__Task instructions__: Scan the data below. Pull out each line where "netlist" occurs.

----------------------------------------

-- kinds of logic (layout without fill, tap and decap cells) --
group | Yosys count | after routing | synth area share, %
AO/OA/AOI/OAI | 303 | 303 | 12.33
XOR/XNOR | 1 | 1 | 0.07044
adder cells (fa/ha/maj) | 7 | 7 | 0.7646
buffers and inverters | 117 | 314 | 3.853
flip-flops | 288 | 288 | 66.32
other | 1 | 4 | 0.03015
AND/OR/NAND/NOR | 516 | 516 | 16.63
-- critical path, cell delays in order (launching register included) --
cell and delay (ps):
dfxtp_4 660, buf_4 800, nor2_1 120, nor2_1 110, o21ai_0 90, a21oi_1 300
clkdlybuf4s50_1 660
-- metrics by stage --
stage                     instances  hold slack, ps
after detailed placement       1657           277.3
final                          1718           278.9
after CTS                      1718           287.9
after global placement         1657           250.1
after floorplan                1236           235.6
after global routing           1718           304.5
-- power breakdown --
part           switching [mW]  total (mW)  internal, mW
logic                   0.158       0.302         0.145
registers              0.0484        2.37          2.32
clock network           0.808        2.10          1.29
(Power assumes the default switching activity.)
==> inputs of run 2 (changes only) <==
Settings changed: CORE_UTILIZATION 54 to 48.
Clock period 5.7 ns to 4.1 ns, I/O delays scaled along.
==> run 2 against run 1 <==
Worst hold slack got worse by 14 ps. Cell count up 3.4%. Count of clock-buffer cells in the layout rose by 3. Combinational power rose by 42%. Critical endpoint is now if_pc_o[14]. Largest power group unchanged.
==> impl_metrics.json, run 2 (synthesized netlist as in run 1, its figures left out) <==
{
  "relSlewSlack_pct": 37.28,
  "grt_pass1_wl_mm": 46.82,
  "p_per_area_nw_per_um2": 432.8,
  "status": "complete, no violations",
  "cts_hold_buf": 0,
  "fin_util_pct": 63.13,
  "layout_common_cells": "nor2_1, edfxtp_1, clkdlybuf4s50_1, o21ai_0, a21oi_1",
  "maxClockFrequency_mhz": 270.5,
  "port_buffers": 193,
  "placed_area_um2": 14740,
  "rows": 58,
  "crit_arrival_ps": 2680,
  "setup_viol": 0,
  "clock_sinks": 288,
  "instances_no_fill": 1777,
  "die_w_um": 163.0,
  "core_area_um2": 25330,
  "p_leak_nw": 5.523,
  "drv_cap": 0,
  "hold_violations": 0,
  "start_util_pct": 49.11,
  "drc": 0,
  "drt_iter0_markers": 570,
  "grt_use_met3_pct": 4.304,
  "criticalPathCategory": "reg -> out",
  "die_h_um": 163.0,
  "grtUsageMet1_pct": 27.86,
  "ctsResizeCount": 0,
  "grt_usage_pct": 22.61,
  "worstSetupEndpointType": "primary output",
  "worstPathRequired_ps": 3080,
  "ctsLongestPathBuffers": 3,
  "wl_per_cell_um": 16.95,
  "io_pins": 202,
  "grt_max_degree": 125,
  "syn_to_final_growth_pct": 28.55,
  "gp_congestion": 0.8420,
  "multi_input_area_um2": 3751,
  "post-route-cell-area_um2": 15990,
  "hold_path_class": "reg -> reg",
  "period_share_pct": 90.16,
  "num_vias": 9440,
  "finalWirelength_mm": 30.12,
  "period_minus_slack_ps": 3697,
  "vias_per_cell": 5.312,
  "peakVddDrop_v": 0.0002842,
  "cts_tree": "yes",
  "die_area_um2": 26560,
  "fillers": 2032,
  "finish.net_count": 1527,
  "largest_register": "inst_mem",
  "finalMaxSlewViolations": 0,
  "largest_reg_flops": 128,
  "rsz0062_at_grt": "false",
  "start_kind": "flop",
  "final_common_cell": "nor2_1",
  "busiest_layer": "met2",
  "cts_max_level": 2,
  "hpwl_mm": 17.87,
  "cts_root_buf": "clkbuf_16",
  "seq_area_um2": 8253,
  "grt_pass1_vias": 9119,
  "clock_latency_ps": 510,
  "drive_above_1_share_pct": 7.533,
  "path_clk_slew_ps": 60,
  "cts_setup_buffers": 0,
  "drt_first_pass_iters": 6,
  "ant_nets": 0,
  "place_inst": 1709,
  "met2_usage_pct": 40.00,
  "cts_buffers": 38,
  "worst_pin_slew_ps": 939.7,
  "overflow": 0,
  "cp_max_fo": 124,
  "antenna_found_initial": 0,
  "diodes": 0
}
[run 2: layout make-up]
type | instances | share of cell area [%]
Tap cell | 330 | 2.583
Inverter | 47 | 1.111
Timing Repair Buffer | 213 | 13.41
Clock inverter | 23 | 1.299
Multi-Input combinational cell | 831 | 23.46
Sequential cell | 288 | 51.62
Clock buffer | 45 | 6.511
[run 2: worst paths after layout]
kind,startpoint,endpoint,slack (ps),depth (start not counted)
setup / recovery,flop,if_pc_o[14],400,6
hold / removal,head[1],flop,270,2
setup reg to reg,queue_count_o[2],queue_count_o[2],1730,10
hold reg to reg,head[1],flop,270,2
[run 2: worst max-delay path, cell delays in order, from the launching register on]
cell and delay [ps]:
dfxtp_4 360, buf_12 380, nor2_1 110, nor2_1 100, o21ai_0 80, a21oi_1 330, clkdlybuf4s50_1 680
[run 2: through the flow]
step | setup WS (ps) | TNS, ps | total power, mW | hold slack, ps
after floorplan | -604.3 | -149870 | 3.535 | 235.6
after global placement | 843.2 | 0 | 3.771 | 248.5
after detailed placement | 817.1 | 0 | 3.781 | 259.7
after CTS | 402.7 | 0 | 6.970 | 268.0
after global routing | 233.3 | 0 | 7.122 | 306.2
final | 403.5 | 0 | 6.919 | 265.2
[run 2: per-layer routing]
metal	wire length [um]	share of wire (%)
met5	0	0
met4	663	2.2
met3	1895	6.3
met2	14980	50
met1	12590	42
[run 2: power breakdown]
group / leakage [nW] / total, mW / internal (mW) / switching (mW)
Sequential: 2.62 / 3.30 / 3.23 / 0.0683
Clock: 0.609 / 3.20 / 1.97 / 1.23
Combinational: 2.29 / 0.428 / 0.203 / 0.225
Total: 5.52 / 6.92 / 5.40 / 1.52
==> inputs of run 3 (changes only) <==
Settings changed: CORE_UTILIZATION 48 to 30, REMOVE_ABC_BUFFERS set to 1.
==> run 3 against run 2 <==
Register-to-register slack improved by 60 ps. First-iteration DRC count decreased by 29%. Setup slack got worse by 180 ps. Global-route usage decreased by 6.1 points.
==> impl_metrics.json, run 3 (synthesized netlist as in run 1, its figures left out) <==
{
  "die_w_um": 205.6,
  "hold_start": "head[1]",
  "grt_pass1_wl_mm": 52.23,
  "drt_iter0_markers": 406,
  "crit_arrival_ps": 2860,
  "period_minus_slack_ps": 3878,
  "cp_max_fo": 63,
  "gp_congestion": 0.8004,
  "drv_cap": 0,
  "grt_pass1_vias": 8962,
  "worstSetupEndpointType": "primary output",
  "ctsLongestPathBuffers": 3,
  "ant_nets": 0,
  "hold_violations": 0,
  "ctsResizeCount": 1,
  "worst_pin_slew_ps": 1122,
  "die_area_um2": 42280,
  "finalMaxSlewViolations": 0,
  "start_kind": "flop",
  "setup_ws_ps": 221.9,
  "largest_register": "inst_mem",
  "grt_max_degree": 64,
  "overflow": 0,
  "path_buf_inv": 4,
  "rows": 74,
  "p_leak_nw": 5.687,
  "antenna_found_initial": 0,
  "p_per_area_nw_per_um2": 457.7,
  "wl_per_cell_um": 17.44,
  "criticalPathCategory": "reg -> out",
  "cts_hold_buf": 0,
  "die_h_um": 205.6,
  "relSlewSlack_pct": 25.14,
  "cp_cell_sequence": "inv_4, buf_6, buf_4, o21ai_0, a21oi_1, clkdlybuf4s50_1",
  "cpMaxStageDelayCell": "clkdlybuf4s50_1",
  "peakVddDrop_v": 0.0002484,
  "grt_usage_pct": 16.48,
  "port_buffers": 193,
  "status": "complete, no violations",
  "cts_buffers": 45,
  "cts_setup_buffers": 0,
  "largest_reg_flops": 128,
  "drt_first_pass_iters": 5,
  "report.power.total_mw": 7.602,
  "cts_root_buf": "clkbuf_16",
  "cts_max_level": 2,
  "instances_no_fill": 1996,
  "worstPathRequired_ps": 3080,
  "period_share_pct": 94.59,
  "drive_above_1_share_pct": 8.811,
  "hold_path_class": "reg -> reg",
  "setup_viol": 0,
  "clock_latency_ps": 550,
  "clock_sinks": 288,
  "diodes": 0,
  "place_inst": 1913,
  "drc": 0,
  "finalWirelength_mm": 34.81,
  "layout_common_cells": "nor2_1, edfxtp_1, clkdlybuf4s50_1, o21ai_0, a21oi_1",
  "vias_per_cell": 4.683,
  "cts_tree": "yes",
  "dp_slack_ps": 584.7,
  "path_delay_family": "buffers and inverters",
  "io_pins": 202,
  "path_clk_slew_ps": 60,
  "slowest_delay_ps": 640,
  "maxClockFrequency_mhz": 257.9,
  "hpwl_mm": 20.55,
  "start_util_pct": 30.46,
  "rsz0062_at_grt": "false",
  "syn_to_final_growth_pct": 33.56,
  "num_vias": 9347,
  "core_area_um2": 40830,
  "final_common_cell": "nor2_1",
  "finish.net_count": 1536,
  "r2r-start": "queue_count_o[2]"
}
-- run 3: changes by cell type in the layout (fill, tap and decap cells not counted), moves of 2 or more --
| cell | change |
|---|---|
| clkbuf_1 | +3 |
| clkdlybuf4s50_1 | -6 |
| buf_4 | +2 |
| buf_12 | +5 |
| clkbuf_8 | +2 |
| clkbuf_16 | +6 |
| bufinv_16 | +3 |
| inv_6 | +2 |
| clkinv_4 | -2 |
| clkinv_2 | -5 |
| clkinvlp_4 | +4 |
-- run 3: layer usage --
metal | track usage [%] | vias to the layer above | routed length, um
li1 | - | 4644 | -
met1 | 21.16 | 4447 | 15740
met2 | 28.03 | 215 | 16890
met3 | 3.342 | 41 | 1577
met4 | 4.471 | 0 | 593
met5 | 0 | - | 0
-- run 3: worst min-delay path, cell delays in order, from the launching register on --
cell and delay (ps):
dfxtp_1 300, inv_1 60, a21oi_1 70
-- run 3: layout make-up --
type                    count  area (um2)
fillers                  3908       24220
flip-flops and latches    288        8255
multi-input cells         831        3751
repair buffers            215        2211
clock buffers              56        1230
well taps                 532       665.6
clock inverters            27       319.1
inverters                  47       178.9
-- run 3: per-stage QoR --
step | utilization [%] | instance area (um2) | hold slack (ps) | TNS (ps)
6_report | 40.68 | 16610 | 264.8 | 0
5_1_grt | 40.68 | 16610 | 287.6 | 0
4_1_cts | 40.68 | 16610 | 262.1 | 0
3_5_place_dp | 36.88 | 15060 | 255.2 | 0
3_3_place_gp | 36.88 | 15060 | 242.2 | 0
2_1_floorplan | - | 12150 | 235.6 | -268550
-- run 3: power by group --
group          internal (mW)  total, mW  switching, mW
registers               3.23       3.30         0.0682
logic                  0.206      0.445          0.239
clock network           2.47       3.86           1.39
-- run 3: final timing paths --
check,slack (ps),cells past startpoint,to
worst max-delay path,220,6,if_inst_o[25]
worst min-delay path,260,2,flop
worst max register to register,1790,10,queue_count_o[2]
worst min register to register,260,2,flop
<file path="src/rtl/sample_stream_tx_pkg.sv">
// sample_stream_tx_pkg: shared types and constants for the sample stream
// transmitter and the testbenches that drive it.
//   DEF_DATA_WIDTH    - default sample width (Q1.15 signed)
//   SAMPLE_WORD_WIDTH - width of a packed two-sample host word
//   tx_state_e        - transmitter frame state
//   sample_word_t     - packed host word, low half = first sample
package sample_stream_tx_pkg;

  localparam int DEF_DATA_WIDTH    = 16;
  localparam int SAMPLE_WORD_WIDTH = 2 * DEF_DATA_WIDTH;

  typedef enum logic [1:0] {
    TX_IDLE,
    TX_RUN,
    TX_DONE
  } tx_state_e;

  typedef logic [SAMPLE_WORD_WIDTH-1:0] sample_word_t;

endpackage : sample_stream_tx_pkg

</file>
<file path="src/rtl/stream_fifo.sv">
// stream_fifo: synchronous show-ahead FIFO, parameterised width and depth.
// DEPTH must be a power of two (pointers wrap naturally) and at least 2.
// Ports:
//   clk, rst_n - clock, asynchronous active-low reset (contents cleared)
//   push, din  - write request and data; ignored while full
//   pop        - remove the head word; ignored while empty
//   dout       - current head word (valid while !empty)
//   level      - number of stored words, 0..DEPTH
//   full/empty - decoded from the registered level
module stream_fifo #(
  parameter int WIDTH = 32,
  parameter int DEPTH = 16
) (
  input  logic                   clk,
  input  logic                   rst_n,
  input  logic                   push,
  input  logic                   pop,
  input  logic [WIDTH-1:0]       din,
  output logic [WIDTH-1:0]       dout,
  output logic [$clog2(DEPTH):0] level,
  output logic                   full,
  output logic                   empty
);

  localparam int AW = $clog2(DEPTH);
  localparam int LW = AW + 1;

  logic [WIDTH-1:0] mem_q [DEPTH];
  logic [WIDTH-1:0] mem_d [DEPTH];
  logic [AW-1:0]    wr_ptr_q, wr_ptr_d;
  logic [AW-1:0]    rd_ptr_q, rd_ptr_d;
  logic [LW-1:0]    level_q, level_d;
  logic             push_ok, pop_ok;

  assign full    = (level_q == LW'(DEPTH));
  assign empty   = (level_q == '0);
  assign push_ok = push && !full;
  assign pop_ok  = pop && !empty;
  assign dout    = mem_q[rd_ptr_q];
  assign level   = level_q;

  always_comb begin
    // NOTE: every output of this block is defaulted first so no path can
    // leave a signal unassigned and infer a latch.
    mem_d    = mem_q;
    wr_ptr_d = wr_ptr_q;
    rd_ptr_d = rd_ptr_q;
    level_d  = level_q;

    if (push_ok) begin
      mem_d[wr_ptr_q] = din;
      wr_ptr_d        = wr_ptr_q + 1'b1;
    end
    if (pop_ok) begin
      rd_ptr_d = rd_ptr_q + 1'b1;
    end

    // Simultaneous push and pop leave the level unchanged.
    case ({push_ok, pop_ok})
      2'b10:   level_d = level_q + 1'b1;
      2'b01:   level_d = level_q - 1'b1;
      default: level_d = level_q;
    endcase
  end

  // NOTE: state registers use non-blocking assignments so every flop samples
  // the pre-edge values regardless of block ordering.
  always_ff @(posedge clk or negedge rst_n) begin
    if (!rst_n) begin
      // NOTE: the storage array is reset as well, so stale words can never
      // reappear at dout after a reset.
      for (int i = 0; i < DEPTH; i++) begin
        mem_q[i] <= '0;
      end
      wr_ptr_q <= '0;
      rd_ptr_q <= '0;
      level_q  <= '0;
    end else begin
      mem_q    <= mem_d;
      wr_ptr_q <= wr_ptr_d;
      rd_ptr_q <= rd_ptr_d;
      level_q  <= level_d;
    end
  end

endmodule : stream_fifo

</file>
<file path="src/rtl/sample_stream_tx.sv">
// sample_stream_tx: buffers packed two-sample host words in a FIFO and
// transmits exactly FRAME_LEN signed samples per start command over a
// valid/ready stream (low half of each word first, then the high half).
// Ports:
//   clk, rst_n   - clock, asynchronous active-low reset
//   wr_en        - host write strobe; wr_data = {second, first} sample
//   wr_full      - FIFO full, writes dropped while high
//   fifo_level   - words currently buffered
//   start        - single-cycle frame start (honoured only in IDLE)
//   out_valid/out_ready/out_data/out_last - registered sample stream
//   busy         - frame in progress
//   frame_done   - one-cycle pulse after the last transfer
//   overflow     - sticky dropped-write flag, cleared by start
//   stall_cycles - saturating count of RUN cycles with out_valid low
module sample_stream_tx
  import sample_stream_tx_pkg::*;
#(
  parameter int DATA_WIDTH  = DEF_DATA_WIDTH,
  parameter int FIFO_DEPTH  = 16,
  parameter int FRAME_LEN   = 64,
  parameter int STALL_CNT_W = 16
) (
  input  logic                        clk,
  input  logic                        rst_n,
  input  logic                        wr_en,
  input  logic [2*DATA_WIDTH-1:0]     wr_data,
  output logic                        wr_full,
  output logic [$clog2(FIFO_DEPTH):0] fifo_level,
  input  logic                        start,
  output logic                        out_valid,
  input  logic                        out_ready,
  output logic [DATA_WIDTH-1:0]       out_data,
  output logic                        out_last,
  output logic                        busy,
  output logic                        frame_done,
  output logic                        overflow,
  output logic [STALL_CNT_W-1:0]      stall_cycles
);

  localparam int                CNT_W     = $clog2(FRAME_LEN + 1);
  localparam logic [CNT_W-1:0]  LAST_IDX  = CNT_W'(FRAME_LEN - 1);
  localparam logic [CNT_W-1:0]  FRAME_CNT = CNT_W'(FRAME_LEN);

  tx_state_e                 state_q, state_d;
  logic [CNT_W-1:0]          cnt_q, cnt_d;        // samples loaded this frame
  logic                      half_q, half_d;      // 0: low half next, 1: high
  logic                      out_valid_q, out_valid_d;
  logic [DATA_WIDTH-1:0]     out_data_q, out_data_d;
  logic                      out_last_q, out_last_d;
  logic                      overflow_q, overflow_d;
  logic [STALL_CNT_W-1:0]    stall_q, stall_d;

  logic [2*DATA_WIDTH-1:0]   fifo_head;
  logic                      fifo_empty, fifo_full, fifo_pop;
  logic                      start_accept, transfer, load, last_load;
  logic [CNT_W-1:0]          cnt_base;

  stream_fifo #(
    .WIDTH (2 * DATA_WIDTH),
    .DEPTH (FIFO_DEPTH)
  ) u_fifo (
    .clk   (clk),
    .rst_n (rst_n),
    .push  (wr_en),
    .pop   (fifo_pop),
    .din   (wr_data),
    .dout  (fifo_head),
    .level (fifo_level),
    .full  (fifo_full),
    .empty (fifo_empty)
  );

  always_comb begin
    state_d     = state_q;
    cnt_d       = cnt_q;
    half_d      = half_q;
    out_valid_d = out_valid_q;
    out_data_d  = out_data_q;
    out_last_d  = out_last_q;
    overflow_d  = overflow_q;
    stall_d     = stall_q;

    start_accept = (state_q == TX_IDLE) && start;
    transfer     = out_valid_q && out_ready;

    // The start cycle is already a load opportunity, counted from zero, so a
    // prefilled FIFO presents its first sample without a bubble.
    cnt_base  = start_accept ? '0 : cnt_q;
    last_load = (cnt_base == LAST_IDX);
    load      = ((state_q == TX_RUN) || start_accept) &&
                (!out_valid_q || transfer) && !fifo_empty &&
                (cnt_base != FRAME_CNT);
    // Pop on the high half, or on the final sample of an odd-length frame
    // (the unused high half of that word is discarded).
    fifo_pop  = load && (half_q || last_load);

    case (state_q)
      TX_IDLE: if (start) state_d = TX_RUN;
      TX_RUN:  if (transfer && out_last_q) state_d = TX_DONE;
      TX_DONE: state_d = TX_IDLE;
      default: state_d = TX_IDLE;
    endcase

    if (start_accept) begin
      cnt_d   = '0;
      stall_d = '0;
    end

    if (load) begin
      cnt_d       = cnt_base + 1'b1;
      half_d      = last_load ? 1'b0 : !half_q;
      out_data_d  = half_q ? fifo_head[2*DATA_WIDTH-1:DATA_WIDTH]
                           : fifo_head[DATA_WIDTH-1:0];
      out_last_d  = last_load;
      out_valid_d = 1'b1;
    end else if (transfer) begin
      out_valid_d = 1'b0;
      out_last_d  = 1'b0;
    end

    if ((state_q == TX_RUN) && !out_valid_q && (stall_q != '1)) begin
      stall_d = stall_q + 1'b1;
    end

    if (start_accept) overflow_d = 1'b0;
    if (wr_en && fifo_full) overflow_d = 1'b1;
  end

  always_ff @(posedge clk or negedge rst_n) begin
    if (!rst_n) begin
      state_q     <= TX_IDLE;
      cnt_q       <= '0;
      half_q      <= 1'b0;
      out_valid_q <= 1'b0;
      out_data_q  <= '0;
      out_last_q  <= 1'b0;
      overflow_q  <= 1'b0;
      stall_q     <= '0;
    end else begin
      state_q     <= state_d;
      cnt_q       <= cnt_d;
      half_q      <= half_d;
      out_valid_q <= out_valid_d;
      out_data_q  <= out_data_d;
      out_last_q  <= out_last_d;
      overflow_q  <= overflow_d;
      stall_q     <= stall_d;
    end
  end

  assign wr_full      = fifo_full;
  assign out_valid    = out_valid_q;
  assign out_data     = out_data_q;
  assign out_last     = out_last_q;
  assign busy         = (state_q == TX_RUN);
  assign frame_done   = (state_q == TX_DONE);
  assign overflow     = overflow_q;
  assign stall_cycles = stall_q;

endmodule : sample_stream_tx

</file>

----------------------------------------

__Solution to this problem__:
==> impl_metrics.json, run 2 (synthesized netlist as in run 1, its figures left out) <==
==> impl_metrics.json, run 3 (synthesized netlist as in run 1, its figures left out) <==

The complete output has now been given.